Vigilância Epidemiológica monitora casos de diarreia em Santa Catarina

Durante a temporada de verão é comum o aumento do número de casos de diarreia devido a diversos fatores: crescimento da população sazonal, com a chegada de turistas; consumo de alimentos contaminados em razão do manuseio ou conservação inadequados; banhos em áreas impróprias; e alergias alimentares. O calor acelera a proliferação de microorganismos nos alimentos. Por isso, é fundamental o cuidado com a higiene na manipulação e no preparo dos alimentos, além de mantê-los devidamente refrigerados até o momento do consumo.

Em razão do registro de ocorrências atípicas na região Norte da Ilha de Santa Catarina, a Diretoria de Vigilância Epidemiológica de Santa Catarina (Dive/SC) está acompanhando e participando da investigação realizada pela Vigilância Epidemiológica da Capital para a identificação das causas. Da mesma forma, a Dive/SC está monitorando a ocorrência de casos em outros municípios, especialmente os do Litoral.

Em 2015, foram notificados 133.437 casos de diarreia em Santa Catarina. Nos meses de calor, as ocorrências aumentam até 100%. Em janeiro do ano passado, por exemplo, foram registrados 16.187 casos.
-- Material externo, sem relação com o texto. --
`src/logic/bim_pkg.sv`:
```
package bim_pkg;

	// ****************************************************************
	// register map (APB byte addresses)
	// ****************************************************************
	localparam int          BIM_PADDR_W   = 12;
	localparam logic [11:0] BIM_OFF_CTRL  = 12'h000;
	localparam logic [11:0] BIM_OFF_STAT  = 12'h004;
	localparam logic [11:0] BIM_OFF_CNT   = 12'h008;
	localparam int          BIM_CTRL_INJ  = 0;
	localparam int          BIM_STAT_W    = 6;
	localparam int          BIM_ST_IGNT   = 0;
	localparam int          BIM_ST_IRV    = 1;
	localparam int          BIM_ST_IRCHK  = 2;
	localparam int          BIM_ST_DGNT   = 3;
	localparam int          BIM_ST_DRV    = 4;
	localparam int          BIM_ST_DRCHK  = 5;

	// ****************************************************************
	// checksum layout
	// ****************************************************************
	localparam int          BIM_BYTES     = 4;
	localparam int          BIM_BYTE_W    = 8;
	localparam int          BIM_ACHK_W    = 12;
	localparam int          BIM_RCHK_W    = 5;
	localparam int          BIM_ACHK_PM   = 4;
	localparam int          BIM_ACHK_BW   = 5;
	localparam int          BIM_ACHK_DBG  = 6;
	localparam int          BIM_ACHK_ATOP = 7;
	localparam int          BIM_ACHK_WD   = 8;
	localparam int          BIM_RCHK_ERR  = 4;
	localparam logic [11:0] BIM_INJ_MASK  = 12'h001;
	localparam logic [3:0]  BIM_INSTR_BE  = 4'hF;
	localparam logic [3:0]  BIM_WD_ZERO_P = 4'hF;
	localparam logic [5:0]  BIM_ATOP_NONE = 6'h00;
	localparam logic        BIM_EXOKAY    = 1'b0;
	localparam logic        BIM_REQPAR_ID = 1'b1;

	// ****************************************************************
	// attribution and faults
	// ****************************************************************
	localparam int          BIM_PMA_MAX   = 16;
	localparam logic [1:0]  BIM_ADDR_PAD  = 2'h0;
	localparam logic [1:0]  BIM_SZ_HALF   = 2'h1;
	localparam logic [1:0]  BIM_SZ_WORD   = 2'h2;
	localparam logic [4:0]  BIM_EXC_INSTR = 5'h01;
	localparam logic [4:0]  BIM_EXC_LOAD  = 5'h05;
	localparam logic [4:0]  BIM_EXC_STORE = 5'h07;

	typedef struct packed {
		logic [31:0] word_addr_low;
		logic [31:0] word_addr_high;
		logic        main;
		logic        bufferable;
		logic        cacheable;
		logic        integrity;
	} bim_pma_cfg_s;

	localparam bim_pma_cfg_s BIM_PMA_CFG_NONE = '0;

endpackage

```
`src/logic/bim_pma.sv`:
```
`timescale 1ns/100ps

// ********************************************************************
// compile-time attribution lookup
// ********************************************************************
module bim_pma
	import bim_pkg::*;
#(
	parameter int           NUM_REGIONS       = 0,
	parameter bim_pma_cfg_s CFG [BIM_PMA_MAX] = '{default: BIM_PMA_CFG_NONE}
) (
	input  wire logic [31:0] addr_in,
	output logic             main_out,
	output logic             buf_out,
	output logic             cache_out,
	output logic             integ_out
);

	logic [BIM_PMA_MAX-1:0] hit;
	logic [33:0]            full_addr;

	// 34-bit address, top bits always zero
	assign full_addr = {BIM_ADDR_PAD, addr_in};

	// per-region range compare, unused regions never hit
	for (genvar i = 0; i < BIM_PMA_MAX; i++) begin : g_region
		assign hit[i] = (i < NUM_REGIONS) &&
			(full_addr >= {CFG[i].word_addr_low, BIM_ADDR_PAD}) &&
			(full_addr < {CFG[i].word_addr_high, BIM_ADDR_PAD});
	end

	// defaults, then lowest hitting index wins
	always_comb begin
		main_out  = (NUM_REGIONS == 0);
		buf_out   = 1'b0;
		cache_out = 1'b0;
		integ_out = 1'b0;
		for (int i = BIM_PMA_MAX - 1; i >= 0; i--) begin
			if (hit[i]) begin
				main_out  = CFG[i].main;
				buf_out   = CFG[i].bufferable;
				cache_out = CFG[i].cacheable;
				integ_out = CFG[i].integrity;
			end
		end
	end

endmodule

```
`src/logic/bim_top.sv`:
```
// Decided for this implementation: the APB register port and the register addresses.
`timescale 1ns/100ps

module bim_top
	import bim_pkg::*;
#(
	parameter int           PMA_NUM_REGIONS       = 0,
	parameter bim_pma_cfg_s PMA_CFG [BIM_PMA_MAX] = '{default: BIM_PMA_CFG_NONE}
) (
	input  wire logic                   CLK_IN,
	input  wire logic                   RST_N_IN,
	input  wire logic                   PSEL_IN,
	input  wire logic                   PENABLE_IN,
	input  wire logic                   PWRITE_IN,
	input  wire logic [BIM_PADDR_W-1:0] PADDR_IN,
	input  wire logic [31:0]            PWDATA_IN,
	output logic      [31:0]            PRDATA_OUT,
	output logic                        PREADY_OUT,
	output logic                        PSLVERR_OUT,
	input  wire logic                   IF_REQ_IN,
	input  wire logic [31:0]            IF_ADDR_IN,
	input  wire logic [2:0]             IF_PROT_IN,
	input  wire logic                   IF_DBG_IN,
	output logic                        IF_READY_OUT,
	output logic                        IF_FAULT_OUT,
	output logic      [4:0]             IF_EXC_CODE_OUT,
	output logic                        INSTR_REQ_OUT,
	output logic                        INSTR_REQPAR_OUT,
	output logic      [31:0]            INSTR_ADDR_OUT,
	output logic      [2:0]             INSTR_PROT_OUT,
	output logic      [1:0]             INSTR_MEMTYPE_OUT,
	output logic                        INSTR_DBG_OUT,
	output logic      [BIM_ACHK_W-1:0]  INSTR_ACHK_OUT,
	input  wire logic                   INSTR_GNT_IN,
	input  wire logic                   INSTR_GNTPAR_IN,
	input  wire logic                   INSTR_RVALID_IN,
	input  wire logic                   INSTR_RVALIDPAR_IN,
	input  wire logic [31:0]            INSTR_RDATA_IN,
	input  wire logic                   INSTR_ERR_IN,
	input  wire logic [BIM_RCHK_W-1:0]  INSTR_RCHK_IN,
	input  wire logic                   LS_REQ_IN,
	input  wire logic [31:0]            LS_ADDR_IN,
	input  wire logic                   LS_WE_IN,
	input  wire logic [3:0]             LS_BE_IN,
	input  wire logic [31:0]            LS_WDATA_IN,
	input  wire logic [1:0]             LS_SIZE_IN,
	input  wire logic [5:0]             LS_ATOP_IN,
	input  wire logic                   LS_SPEC_IN,
	input  wire logic [2:0]             LS_PROT_IN,
	input  wire logic                   LS_DBG_IN,
	output logic                        LS_READY_OUT,
	output logic                        LS_FAULT_OUT,
	output logic      [4:0]             LS_EXC_CODE_OUT,
	output logic                        LS_SPEC_HOLD_OUT,
	output logic                        DATA_REQ_OUT,
	output logic                        DATA_REQPAR_OUT,
	output logic      [31:0]            DATA_ADDR_OUT,
	output logic                        DATA_WE_OUT,
	output logic      [3:0]             DATA_BE_OUT,
	output logic      [31:0]            DATA_WDATA_OUT,
	output logic      [5:0]             DATA_ATOP_OUT,
	output logic      [2:0]             DATA_PROT_OUT,
	output logic      [1:0]             DATA_MEMTYPE_OUT,
	output logic                        DATA_DBG_OUT,
	output logic                        DATA_WBUF_OUT,
	output logic      [BIM_ACHK_W-1:0]  DATA_ACHK_OUT,
	input  wire logic                   DATA_GNT_IN,
	input  wire logic                   DATA_GNTPAR_IN,
	input  wire logic                   DATA_RVALID_IN,
	input  wire logic                   DATA_RVALIDPAR_IN,
	input  wire logic [31:0]            DATA_RDATA_IN,
	input  wire logic                   DATA_ERR_IN,
	input  wire logic [BIM_RCHK_W-1:0]  DATA_RCHK_IN,
	output logic                        ALERT_MAJOR_OUT
);

	// ****************************************************************
	// checksum helpers
	// ****************************************************************

	// address phase checksum, odd parity per group
	function automatic logic [BIM_ACHK_W-1:0] achk_f(
		input logic [31:0] a,
		input logic [2:0]  p,
		input logic [1:0]  mt,
		input logic [3:0]  be,
		input logic        we,
		input logic        dbg,
		input logic [5:0]  at,
		input logic [31:0] wd
	);
		logic [BIM_ACHK_W-1:0] c;
		c = '0;
		for (int b = 0; b < BIM_BYTES; b++) begin
			c[b]               = ~^a[b*BIM_BYTE_W +: BIM_BYTE_W];
			c[b + BIM_ACHK_WD] = ~^wd[b*BIM_BYTE_W +: BIM_BYTE_W];
		end
		c[BIM_ACHK_PM]   = ~^{p, mt};
		c[BIM_ACHK_BW]   = ~^{be, we};
		c[BIM_ACHK_DBG]  = ~dbg;
		c[BIM_ACHK_ATOP] = ~^at;
		return c;
	endfunction

	// expected response checksum, exokay fixed low
	function automatic logic [BIM_RCHK_W-1:0] rchk_f(input logic [31:0] d, input logic e);
		logic [BIM_RCHK_W-1:0] c;
		c = '0;
		for (int b = 0; b < BIM_BYTES; b++) begin
			c[b] = ~^d[b*BIM_BYTE_W +: BIM_BYTE_W];
		end
		c[BIM_RCHK_ERR] = ~^{e, BIM_EXOKAY};
		return c;
	endfunction

	// ****************************************************************
	// attribution lookup and request decode
	// ****************************************************************
	logic                   if_main, if_buf, if_cache, if_integ;
	logic                   ls_main, ls_buf, ls_cache, ls_integ;
	logic                   take_if, take_ls, ls_misal, ls_fault, ls_go, ls_bst;
	logic                   if_pend_q, if_integ_q, ls_pend_q, ls_integ_q, ls_rd_q;
	logic                   ctrl_inj_q;
	logic [BIM_ACHK_W-1:0]  inj_mask;
	logic [BIM_STAT_W-1:0]  st_set, st_q, st_clr;
	logic [31:0]            cnt_q;
	logic                   par_err, apb_setup, apb_wr;

	bim_pma #(
		.NUM_REGIONS (PMA_NUM_REGIONS),
		.CFG         (PMA_CFG)
	) u_pma_if (
		.addr_in   (IF_ADDR_IN),
		.main_out  (if_main),
		.buf_out   (if_buf),
		.cache_out (if_cache),
		.integ_out (if_integ)
	);

	bim_pma #(
		.NUM_REGIONS (PMA_NUM_REGIONS),
		.CFG         (PMA_CFG)
	) u_pma_ls (
		.addr_in   (LS_ADDR_IN),
		.main_out  (ls_main),
		.buf_out   (ls_buf),
		.cache_out (ls_cache),
		.integ_out (ls_integ)
	);

	// request acceptance and attribute checks
	assign take_if  = IF_REQ_IN && IF_READY_OUT;
	assign take_ls  = LS_REQ_IN && LS_READY_OUT;
	assign ls_misal = ((LS_SIZE_IN == BIM_SZ_HALF) && LS_ADDR_IN[0]) ||
		((LS_SIZE_IN == BIM_SZ_WORD) && (LS_ADDR_IN[1:0] != BIM_ADDR_PAD));
	assign ls_fault = take_ls && !ls_main && ls_misal;
	assign ls_go    = take_ls && !ls_fault && (ls_main || !LS_SPEC_IN);
	assign ls_bst   = ls_buf && LS_WE_IN && (LS_ATOP_IN == BIM_ATOP_NONE);
	assign inj_mask = {BIM_ACHK_W{ctrl_inj_q}} & BIM_INJ_MASK;

	// ****************************************************************
	// instruction port
	// ****************************************************************

	// fetch request stage, I/O fetches never reach the bus
	always_ff @(posedge CLK_IN or negedge RST_N_IN) begin
		if (!RST_N_IN) begin
			INSTR_REQ_OUT     <= 1'b0;
			INSTR_REQPAR_OUT  <= BIM_REQPAR_ID;
			INSTR_ADDR_OUT    <= '0;
			INSTR_PROT_OUT    <= '0;
			INSTR_MEMTYPE_OUT <= '0;
			INSTR_DBG_OUT     <= 1'b0;
			INSTR_ACHK_OUT    <= '0;
			if_integ_q        <= 1'b0;
		end else if (take_if && if_main) begin
			INSTR_REQ_OUT     <= 1'b1;
			INSTR_REQPAR_OUT  <= 1'b0;
			INSTR_ADDR_OUT    <= IF_ADDR_IN;
			INSTR_PROT_OUT    <= IF_PROT_IN;
			INSTR_MEMTYPE_OUT <= {if_cache, 1'b0};
			INSTR_DBG_OUT     <= IF_DBG_IN;
			INSTR_ACHK_OUT    <= achk_f(IF_ADDR_IN, IF_PROT_IN, {if_cache, 1'b0},
				BIM_INSTR_BE, 1'b0, IF_DBG_IN, BIM_ATOP_NONE, '0) ^ inj_mask;
			if_integ_q        <= if_integ;
		end else if (INSTR_REQ_OUT && INSTR_GNT_IN) begin
			INSTR_REQ_OUT     <= 1'b0;
			INSTR_REQPAR_OUT  <= BIM_REQPAR_ID;
		end
	end

	// fetch response tracking and ready
	always_ff @(posedge CLK_IN or negedge RST_N_IN) begin
		if (!RST_N_IN) begin
			if_pend_q    <= 1'b0;
			IF_READY_OUT <= 1'b1;
		end else begin
			if (INSTR_REQ_OUT && INSTR_GNT_IN) begin
				if_pend_q <= 1'b1;
			end else if (INSTR_RVALID_IN) begin
				if_pend_q <= 1'b0;
			end
			if (take_if && if_main) begin
				IF_READY_OUT <= 1'b0;
			end else if (if_pend_q && INSTR_RVALID_IN) begin
				IF_READY_OUT <= 1'b1;
			end
		end
	end

	// fetch access fault pulse
	always_ff @(posedge CLK_IN or negedge RST_N_IN) begin
		if (!RST_N_IN) begin
			IF_FAULT_OUT    <= 1'b0;
			IF_EXC_CODE_OUT <= '0;
		end else begin
			IF_FAULT_OUT    <= take_if && !if_main;
			IF_EXC_CODE_OUT <= (take_if && !if_main) ? BIM_EXC_INSTR : '0;
		end
	end

	// ****************************************************************
	// data port
	// ****************************************************************

	// load/store request stage
	always_ff @(posedge CLK_IN or negedge RST_N_IN) begin
		if (!RST_N_IN) begin
			DATA_REQ_OUT     <= 1'b0;
			DATA_REQPAR_OUT  <= BIM_REQPAR_ID;
			DATA_ADDR_OUT    <= '0;
			DATA_WE_OUT      <= 1'b0;
			DATA_BE_OUT      <= '0;
			DATA_WDATA_OUT   <= '0;
			DATA_ATOP_OUT    <= '0;
			DATA_PROT_OUT    <= '0;
			DATA_MEMTYPE_OUT <= '0;
			DATA_DBG_OUT     <= 1'b0;
			DATA_WBUF_OUT    <= 1'b0;
			DATA_ACHK_OUT    <= '0;
			ls_integ_q       <= 1'b0;
			ls_rd_q          <= 1'b0;
		end else if (ls_go) begin
			DATA_REQ_OUT     <= 1'b1;
			DATA_REQPAR_OUT  <= 1'b0;
			DATA_ADDR_OUT    <= LS_ADDR_IN;
			DATA_WE_OUT      <= LS_WE_IN;
			DATA_BE_OUT      <= LS_BE_IN;
			DATA_WDATA_OUT   <= LS_WDATA_IN;
			DATA_ATOP_OUT    <= LS_ATOP_IN;
			DATA_PROT_OUT    <= LS_PROT_IN;
			DATA_MEMTYPE_OUT <= {ls_cache, ls_bst};
			DATA_DBG_OUT     <= LS_DBG_IN;
			DATA_WBUF_OUT    <= ls_bst;
			DATA_ACHK_OUT    <= achk_f(LS_ADDR_IN, LS_PROT_IN, {ls_cache, ls_bst}, LS_BE_IN,
				LS_WE_IN, LS_DBG_IN, LS_ATOP_IN, LS_WDATA_IN) ^ inj_mask;
			ls_integ_q       <= ls_integ;
			ls_rd_q          <= !LS_WE_IN;
		end else if (DATA_REQ_OUT && DATA_GNT_IN) begin
			DATA_REQ_OUT     <= 1'b0;
			DATA_REQPAR_OUT  <= BIM_REQPAR_ID;
		end
	end

	// load/store response tracking and ready
	always_ff @(posedge CLK_IN or negedge RST_N_IN) begin
		if (!RST_N_IN) begin
			ls_pend_q    <= 1'b0;
			LS_READY_OUT <= 1'b1;
		end else begin
			if (DATA_REQ_OUT && DATA_GNT_IN) begin
				ls_pend_q <= 1'b1;
			end else if (DATA_RVALID_IN) begin
				ls_pend_q <= 1'b0;
			end
			if (ls_go) begin
				LS_READY_OUT <= 1'b0;
			end else if (ls_pend_q && DATA_RVALID_IN) begin
				LS_READY_OUT <= 1'b1;
			end
		end
	end

	// access fault and speculation hold pulses
	always_ff @(posedge CLK_IN or negedge RST_N_IN) begin
		if (!RST_N_IN) begin
			LS_FAULT_OUT     <= 1'b0;
			LS_EXC_CODE_OUT  <= '0;
			LS_SPEC_HOLD_OUT <= 1'b0;
		end else begin
			LS_FAULT_OUT     <= ls_fault;
			LS_EXC_CODE_OUT  <= !ls_fault ? '0 : (LS_WE_IN ? BIM_EXC_STORE : BIM_EXC_LOAD);
			LS_SPEC_HOLD_OUT <= take_ls && !ls_fault && !ls_go;
		end
	end

	// ****************************************************************
	// integrity checks and alert
	// ****************************************************************

	// handshake parity always, checksum only for integrity regions
	assign st_set[BIM_ST_IGNT]  = (INSTR_GNTPAR_IN == INSTR_GNT_IN);
	assign st_set[BIM_ST_IRV]   = (INSTR_RVALIDPAR_IN == INSTR_RVALID_IN);
	assign st_set[BIM_ST_DGNT]  = (DATA_GNTPAR_IN == DATA_GNT_IN);
	assign st_set[BIM_ST_DRV]   = (DATA_RVALIDPAR_IN == DATA_RVALID_IN);
	assign st_set[BIM_ST_IRCHK] = if_pend_q && INSTR_RVALID_IN && if_integ_q &&
		(INSTR_RCHK_IN != rchk_f(INSTR_RDATA_IN, INSTR_ERR_IN));
	assign st_set[BIM_ST_DRCHK] = ls_pend_q && DATA_RVALID_IN && ls_integ_q &&
		(ls_rd_q ? (DATA_RCHK_IN != rchk_f(DATA_RDATA_IN, DATA_ERR_IN)) :
		(DATA_RCHK_IN[BIM_RCHK_ERR] != ~^{DATA_ERR_IN, BIM_EXOKAY}));
	assign par_err = st_set[BIM_ST_IGNT] || st_set[BIM_ST_IRV] ||
		st_set[BIM_ST_DGNT] || st_set[BIM_ST_DRV];

	// alert high one cycle per mismatch cycle, plus cycle count
	always_ff @(posedge CLK_IN or negedge RST_N_IN) begin
		if (!RST_N_IN) begin
			ALERT_MAJOR_OUT <= 1'b0;
			cnt_q           <= '0;
		end else begin
			ALERT_MAJOR_OUT <= |st_set;
			cnt_q           <= cnt_q + 32'(|st_set);
		end
	end

	// sticky status, a new event beats the clear
	always_ff @(posedge CLK_IN or negedge RST_N_IN) begin
		if (!RST_N_IN) begin
			st_q <= '0;
		end else begin
			st_q <= (st_q & ~st_clr) | st_set;
		end
	end

	// ****************************************************************
	// APB slave, one wait-free access cycle
	// ****************************************************************
	assign apb_setup = PSEL_IN && !PENABLE_IN;
	assign apb_wr    = PSEL_IN && PENABLE_IN && PWRITE_IN && PREADY_OUT && !PSLVERR_OUT;
	assign st_clr    = (apb_wr && (PADDR_IN == BIM_OFF_STAT)) ? PWDATA_IN[BIM_STAT_W-1:0] : '0;

	// decode at setup, answer in the access cycle
	always_ff @(posedge CLK_IN or negedge RST_N_IN) begin
		if (!RST_N_IN) begin
			PREADY_OUT  <= 1'b0;
			PSLVERR_OUT <= 1'b0;
			PRDATA_OUT  <= '0;
		end else begin
			PREADY_OUT  <= apb_setup;
			PSLVERR_OUT <= apb_setup && (PADDR_IN != BIM_OFF_CTRL) &&
				(PADDR_IN != BIM_OFF_STAT) && (PADDR_IN != BIM_OFF_CNT);
			case (PADDR_IN)
				BIM_OFF_CTRL: PRDATA_OUT <= 32'(ctrl_inj_q);
				BIM_OFF_STAT: PRDATA_OUT <= 32'(st_q);
				BIM_OFF_CNT:  PRDATA_OUT <= cnt_q;
				default:      PRDATA_OUT <= '0;
			endcase
		end
	end

	// control: checksum fault injection for checker bring-up
	always_ff @(posedge CLK_IN or negedge RST_N_IN) begin
		if (!RST_N_IN) begin
			ctrl_inj_q <= 1'b0;
		end else if (apb_wr && (PADDR_IN == BIM_OFF_CTRL)) begin
			ctrl_inj_q <= PWDATA_IN[BIM_CTRL_INJ];
		end
	end
endmodule

```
Em agosto, 7.449 casos.

A doença diarreica aguda é uma síndrome causada por diferentes agentes etiológicos (bactérias, vírus e parasitos), cuja manifestação predominante é o aumento do número de evacuações, com fezes aquosas ou de pouca consistência. Em alguns casos, há presença de muco e sangue. Podem ser acompanhadas de náusea, vômito, febre e dor abdominal. No geral, é autolimitada, com duração de dois a 14 dias. As formas variam desde leves até graves, com desidratação e distúrbios eletrolíticos, principalmente quando associadas à desnutrição.